But for that she would have been spontaneous and friendly rather than restrained.
They ushered Carley into a big living room and up to a fire of blazing logs, where they helped divest her of the wet wraps. And all the time they talked in the solicitous way natural to women who were kind and unused to many visitors. Then Mrs. Hutter bustled off to make a cup of hot coffee while Flo talked.
"We'll shore give you the nicest room--with a sleeping porch right under the cliff where the water falls. It'll sing you to sleep. Of course you needn't use the bed outdoors until it's warmer. Spring is late here, you know, and we'll have nasty weather yet. You really happened on Oak Creek at its least attractive season. But then it's always--well, just Oak Creek. You'll come to know."

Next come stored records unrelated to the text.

**src/rtl/qcw_burst_sequencer.sv**
```systemverilog
// qcw_burst_sequencer: one trigger launches one QCW burst. The block pulses
// the PLL start, programs its cycle limit, ramps the phase-shift word every N
// drive cycles, enforces a cooldown between bursts, and locks out on PLL or
// watchdog faults until the fault is cleared with the block disarmed.
module qcw_burst_sequencer #(
   parameter int unsigned HOLDOFF_CLKS  = 1000000,
   parameter int unsigned WATCHDOG_CLKS = 4096
) (
   input  logic        clk,
   input  logic        rst,
   input  logic        enable,
   input  logic        trigger,
   input  logic        fault_clear,
   input  logic [7:0]  phase_start,
   input  logic [7:0]  phase_end,
   input  logic [7:0]  phase_step,
   input  logic [7:0]  step_interval,
   input  logic [15:0] burst_cycles,
   output logic        pll_start,
   output logic        pll_halt,
   output logic [7:0]  phase_shift,
   output logic [15:0] cycle_limit,
   input  logic        pll_cycle_finished,
   input  logic        pll_done,
   input  logic        pll_fault,
   output logic        busy,
   output logic        fault_latched,
   output logic        aborted,
   output logic [15:0] burst_count
);

   typedef enum logic [2:0] {
      ST_IDLE     = 3'd0,
      ST_RUN      = 3'd1,
      ST_HALTING  = 3'd2,
      ST_COOLDOWN = 3'd3,
      ST_FAULT    = 3'd4
   } state_t;

   // Cooldown counts down from HOLDOFF_CLKS-1 to 0, so it lasts HOLDOFF_CLKS clocks.
   localparam logic [23:0] HOLDOFF_LOAD = 24'(HOLDOFF_CLKS - 1);
   // Watchdog trips when the counter reaches its last legal value.
   localparam logic [15:0] WD_LAST      = 16'(WATCHDOG_CLKS - 1);

   state_t      state_q, state_d;

   // Edge-detect history
   logic        trigger_q, trigger_d;
   logic        cf_q, cf_d;
   logic        done_q, done_d;
   logic        fault_q, fault_d;

   // Registered outputs
   logic        pll_start_q, pll_start_d;
   logic        pll_halt_q, pll_halt_d;
   logic [7:0]  phase_shift_q, phase_shift_d;
   logic [15:0] cycle_limit_q, cycle_limit_d;
   logic        fault_latched_q, fault_latched_d;
   logic        aborted_q, aborted_d;
   logic [15:0] burst_count_q, burst_count_d;

   // Ramp parameters captured at launch so mid-burst input changes are harmless
   logic [7:0]  phase_end_q, phase_end_d;
   logic [7:0]  phase_step_q, phase_step_d;
   logic [7:0]  step_interval_q, step_interval_d;

   // Counters
   logic [7:0]  step_cnt_q, step_cnt_d;
   logic [15:0] wd_cnt_q, wd_cnt_d;
   logic [23:0] hold_cnt_q, hold_cnt_d;

   logic        trigger_rise;
   logic        cf_rise;
   logic        done_rise;
   logic        fault_rise;
   logic        launch_ok;

   logic [8:0]  ramp_sum;
   logic [7:0]  ramp_next;
   logic [7:0]  step_last;

   assign trigger_rise = trigger & ~trigger_q;
   assign cf_rise      = pll_cycle_finished & ~cf_q;
   assign done_rise    = pll_done & ~done_q;
   assign fault_rise   = pll_fault & ~fault_q;
   assign launch_ok    = trigger_rise & enable & (burst_cycles != 16'd0);

   // Next ramp value: 9-bit sum so it never wraps, clamped to the ceiling,
   // and frozen if the start already sits at or above the ceiling.
   always_comb begin
      ramp_sum  = {1'b0, phase_shift_q} + {1'b0, phase_step_q};
      ramp_next = phase_shift_q;
      if (phase_shift_q >= phase_end_q) begin
         ramp_next = phase_shift_q;
      end else if (ramp_sum > {1'b0, phase_end_q}) begin
         ramp_next = phase_end_q;
      end else begin
         ramp_next = ramp_sum[7:0];
      end
      step_last = (step_interval_q == 8'd0) ? 8'd0 : step_interval_q - 8'd1;
   end

   // Next-state and output logic for the burst sequencer
   always_comb begin
      state_d         = state_q;
      trigger_d       = trigger;
      cf_d            = pll_cycle_finished;
      done_d          = pll_done;
      fault_d         = pll_fault;
      pll_start_d     = 1'b0;
      pll_halt_d      = pll_halt_q;
      phase_shift_d   = phase_shift_q;
      cycle_limit_d   = cycle_limit_q;
      fault_latched_d = fault_latched_q;
      aborted_d       = aborted_q;
      burst_count_d   = burst_count_q;
      phase_end_d     = phase_end_q;
      phase_step_d    = phase_step_q;
      step_interval_d = step_interval_q;
      step_cnt_d      = step_cnt_q;
      wd_cnt_d        = wd_cnt_q;
      hold_cnt_d      = hold_cnt_q;

      case (state_q)
         ST_IDLE: begin
            if (launch_ok) begin
               phase_end_d     = phase_end;
               phase_step_d    = phase_step;
               step_interval_d = step_interval;
               phase_shift_d   = phase_start;
               cycle_limit_d   = burst_cycles;
               aborted_d       = 1'b0;
               pll_start_d     = 1'b1;
               step_cnt_d      = 8'd0;
               wd_cnt_d        = 16'd0;
               state_d         = ST_RUN;
            end
         end

         ST_RUN: begin
            // Ramp and watchdog bookkeeping; exits below may override it.
            if (cf_rise) begin
               wd_cnt_d = 16'd0;
               if (step_cnt_q == step_last) begin
                  step_cnt_d    = 8'd0;
                  phase_shift_d = ramp_next;
               end else begin
                  step_cnt_d = step_cnt_q + 8'd1;
               end
            end else begin
               wd_cnt_d = wd_cnt_q + 16'd1;
            end

            if (fault_rise) begin
               fault_latched_d = 1'b1;
               phase_shift_d   = 8'd0;
               state_d         = ST_FAULT;
            end else if (wd_cnt_q == WD_LAST) begin
               fault_latched_d = 1'b1;
               pll_halt_d      = 1'b1;
               phase_shift_d   = 8'd0;
               state_d         = ST_FAULT;
            end else if (done_rise) begin
               // A coincident ramp step is discarded: cooldown zeroes the phase.
               burst_count_d = burst_count_q + 16'd1;
               phase_shift_d = 8'd0;
               hold_cnt_d    = HOLDOFF_LOAD;
               state_d       = ST_COOLDOWN;
            end else if (!enable) begin
               pll_halt_d = 1'b1;
               wd_cnt_d   = 16'd0;
               state_d    = ST_HALTING;
            end
         end

         ST_HALTING: begin
            // Either PLL edge means it has stopped; a fault here is our own doing.
            if (fault_rise || done_rise) begin
               pll_halt_d    = 1'b0;
               aborted_d     = 1'b1;
               phase_shift_d = 8'd0;
               hold_cnt_d    = HOLDOFF_LOAD;
               state_d       = ST_COOLDOWN;
            end else if (wd_cnt_q == WD_LAST) begin
               fault_latched_d = 1'b1;
               phase_shift_d   = 8'd0;
               state_d         = ST_FAULT;
            end else begin
               wd_cnt_d = wd_cnt_q + 16'd1;
            end
         end

         ST_COOLDOWN: begin
            if (hold_cnt_q == 24'd0) begin
               state_d = ST_IDLE;
            end else begin
               hold_cnt_d = hold_cnt_q - 24'd1;
            end
         end

         ST_FAULT: begin
            // Lockout is released only while disarmed.
            if (fault_clear && !enable) begin
               fault_latched_d = 1'b0;
               pll_halt_d      = 1'b0;
               hold_cnt_d      = HOLDOFF_LOAD;
               state_d         = ST_COOLDOWN;
            end
         end

         default: begin
            state_d = ST_IDLE;
         end
      endcase
   end

   // State and datapath registers with asynchronous reset
   always_ff @(posedge clk or posedge rst) begin
      if (rst) begin
         state_q         <= ST_IDLE;
         trigger_q       <= 1'b0;
         cf_q            <= 1'b0;
         done_q          <= 1'b0;
         fault_q         <= 1'b0;
         pll_start_q     <= 1'b0;
         pll_halt_q      <= 1'b0;
         phase_shift_q   <= 8'd0;
         cycle_limit_q   <= 16'd0;
         fault_latched_q <= 1'b0;
         aborted_q       <= 1'b0;
         burst_count_q   <= 16'd0;
         phase_end_q     <= 8'd0;
         phase_step_q    <= 8'd0;
         step_interval_q <= 8'd0;
         step_cnt_q      <= 8'd0;
         wd_cnt_q        <= 16'd0;
         hold_cnt_q      <= 24'd0;
      end else begin
         state_q         <= state_d;
         trigger_q       <= trigger_d;
         cf_q            <= cf_d;
         done_q          <= done_d;
         fault_q         <= fault_d;
         pll_start_q     <= pll_start_d;
         pll_halt_q      <= pll_halt_d;
         phase_shift_q   <= phase_shift_d;
         cycle_limit_q   <= cycle_limit_d;
         fault_latched_q <= fault_latched_d;
         aborted_q       <= aborted_d;
         burst_count_q   <= burst_count_d;
         phase_end_q     <= phase_end_d;
         phase_step_q    <= phase_step_d;
         step_interval_q <= step_interval_d;
         step_cnt_q      <= step_cnt_d;
         wd_cnt_q        <= wd_cnt_d;
         hold_cnt_q      <= hold_cnt_d;
      end
   end

   assign pll_start     = pll_start_q;
   assign pll_halt      = pll_halt_q;
   assign phase_shift   = phase_shift_q;
   assign cycle_limit   = cycle_limit_q;
   assign fault_latched = fault_latched_q;
   assign aborted       = aborted_q;
   assign burst_count   = burst_count_q;
   assign busy          = (state_q != ST_IDLE);

endmodule

```
**config.mk**
```make
export PLATFORM = sky130hd
export DESIGN_NAME = qcw_burst_sequencer
export DESIGN_NICKNAME = d
export VERILOG_FILES = /design/src/rtl/qcw_burst_sequencer.sv
export SDC_FILE = /design/constraint.sdc
export NUM_CORES = 1
export LEC_CHECK = 0
export BUFFER_PORTS_ARGS = -buffer_cell sky130_fd_sc_hd__buf_2
export CAP_MARGIN = 20
export CORE_MARGIN = 8
export CORE_UTILIZATION = 40
export CTS_BUF_LIST = sky130_fd_sc_hd__clkbuf_8
export DETAILED_ROUTE_END_ITERATION = 7
export PLACE_DENSITY = 0.6
export SKIP_LAST_GASP = 1
export SYNTH_ARGS = -nofsm -noshare
export SYNTH_HDL_FRONTEND = slang
export SYNTH_SLANG_ARGS = --single-unit
```
**constraint.sdc**
```tcl
create_clock -name clk -period 6.6 [get_ports clk]
set_input_delay 0.33 -clock clk [delete_from_list [all_inputs] [get_ports clk]]
set_output_delay 0.33 -clock clk [all_outputs]
set_load 0.05 [all_outputs]
```
**Word level (Yosys, flattened, before mapping)**

Index checks and enable logic that the tools add are counted.

- Eq/ne operators: 24
- Bitwise gates (word level): 12
- Order comparisons: 2
- Mux-type cells: 58
- Reductions and logical operators: 23
- $add $sub $neg: 6

Operators by type and width:

| operator | number |
|---|---|
| two-way mux 24 bit | 6 |
| two-way mux 16 bit | 8 |
| two-way mux 8 bit | 14 |
| one-hot mux 24 bit (4 select lines) | 1 |
| one-hot mux 16 bit (3 select lines) | 1 |
| adder 16 x 1 -> 16 bit (second input constant) | 2 |
| two-way mux 3 bit | 9 |
| logical NOT 24 bit | 1 |
| one-hot mux 8 bit (3 select lines) | 1 |
| subtractor 24 x 1 -> 24 bit (second input constant) | 1 |
| != test 2 bit (second input constant) | 11 |
| != test 5 bit (second input constant) | 4 |
| equality test 16 x 12 -> 1 bit (second input constant) | 1 |
| one-hot mux 8 bit (2 select lines) | 1 |
| nonzero test 16 bit | 1 |
| one-hot mux 3 bit (5 select lines) | 1 |
| two-way mux 1 bit | 13 |
| AND reduction 6 bit | 2 |
| adder 8 x 8 -> 9 bit | 1 |
| greater-than comparator 9 x 8 -> 1 bit | 1 |
| != test 3 bit (second input constant) | 3 |
| AND reduction 3 bit | 3 |
| nonzero test 3 bit | 3 |
| adder 8 x 1 -> 8 bit (second input constant) | 1 |
| other kinds (21) | 35 |

- Bits in registers: 123
- Logic and storage cells: 143
- Output and inout bits: 45

**Longest topological paths before layout**

Gate-level depths: netlist of run 1.

- Depth in word-level cells: 10
- Gate-level depth with buffers: 14

**Least setup slack after synthesis of run 1**

No wires, ideal clock.

- Kind: flip-flop to flip-flop
- Start point: register phase_shift_q[0], in the netlist phase_shift[0]
- End point: register phase_shift_q[1], in the netlist phase_shift[1]
- Library setup time: 0.125 ns
- Required time: 6.475 ns
- Stages on the path, launching flop included: 14
- Arrival time: 3.572 ns
- Slack: 2.903 ns
- Buffers on the path: 0
- Path through: dfrtp_1 > ha_1 > inv_1 > fa_1 > nor2b_1 > o31a_1 > o31ai_1 > a21boi_0 > ha_1 > a21o_1 > a211oi_1 > o21a_1 > o311ai_0 > mux2_2

- Cells in the longest elaborated chain, start to end: 10
- Elaborated cells between the ends (all ways): 13
- Those cells by class: 1 x add/sub; 2 x order compare; 1 x eq/ne; 8 x mux; 1 x reduce/logical

Ends and longest elaborated chain:

| element | RTL line | source |
|---|---|---|
| start: declaration | 56 | `logic [7:0] phase_shift_q, phase_shift_d;` |
| start signal: assignment | 246 | `phase_shift_q <= phase_shift_d;` |
| adder 8 x 8 -> 9 bit | 91 | `ramp_sum = {1'b0, phase_shift_q} + {1'b0, phase_step_q};` |
| greater-than comparator 9 x 8 -> 1 bit | 95 | `end else if (ramp_sum > {1'b0, phase_end_q}) begin` |
| two-way mux 8 bit | 95 |  |
| two-way mux 8 bit | 93 | `if (phase_shift_q >= phase_end_q) begin` |
| two-way mux 8 bit | 144 | `if (step_cnt_q == step_last) begin` |
| two-way mux 8 bit | 142 | `if (cf_rise) begin` |
| two-way mux 8 bit | 163 | `end else if (done_rise) begin` |
| two-way mux 8 bit | 158 | `end else if (wd_cnt_q == WD_LAST) begin` |
| two-way mux 8 bit | 154 | `if (fault_rise) begin` |
| one-hot mux 8 bit (3 select lines) | 124 | `case (state_q)` |

Several ways; a longest one is shown, not always the timed one. The select of a mux whose other input is x is not followed.
A chain may end at the register's enable or synchronous reset.

**Final worst setup path of run 1**

- Start point: register phase_shift_q[0], in the netlist phase_shift[0]
- End point: register phase_shift_q[5], in the netlist phase_shift[5]

Same word-level chain as after synthesis.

"I dare say I'll remember my first sight of it and the ride down that cliff road," said Carley, with a wan smile.
"Oh, that's nothing to what you'll see and do," returned Flo, knowingly. "We've had Eastern tenderfeet here before. And never was there a one of them who didn't come to love Arizona."
"Tenderfoot! It hadn't occurred to me. But of course--" murmured Carley.
Then Mrs. Hutter returned, carrying a tray, which she set upon a chair, and drew to Carley's side. "Eat an' drink," she said, as if these actions were the cardinally important ones of life. "Flo, you carry her bags up to that west room we always give to some particular person we want to love Lolomi." Next she threw sticks of wood upon the fire, making it crackle and blaze, then seated herself near Carley and beamed upon her.
"You'll not mind if we call you Carley?" she asked, eagerly.
"Oh, indeed no! I--I'd like it," returned Carley, made to feel friendly and at home in spite of herself.
"You see it's not as if you were just a stranger," went on Mrs. flutter. "Tom--that's Flo's father--took a likin' to Glenn Kilbourne when he first came to Oak Creek over a year ago. I wonder if you all know how sick that soldier boy was. . . . Well, he lay on his back for two solid weeks--in the room we're givin' you. An' I for one didn't think he'd ever get up. But he did. An' he got better. An' after a while he went to work for Tom. Then six months an' more ago he invested in the sheep business with Tom. He lived with us until he built his cabin up West Fork. He an' Flo have run together a good deal, an' naturally he told her about you. So you see you're not a stranger. An' we want you to feel you're with friends."
"I thank you, Mrs. Hutter," replied Carley, feelingly. "I never could thank you enough for being good to Glenn. I did not know he was so--so sick. At first he wrote but seldom,"
"Reckon he never wrote you or told you what he did in the war," declared Mrs. Hutter.
"Indeed he never did!"
"Well, I'll tell you some day. For Tom found out all about him. Got some of it from a soldier who came to Flagstaff for lung trouble. He'd been in the same company with Glenn. We didn't know this boy's name while he was in Flagstaff. But later Tom found out. John Henderson. He was only twenty-two, a fine lad. An' he died in Phoenix. We tried to get him out here. But the boy wouldn't live on charity. He was always expectin' money--a war bonus, whatever that was. It didn't come. He was a clerk at the El Tovar for a while. Then he came to Flagstaff. But it was too cold an' he stayed there too long."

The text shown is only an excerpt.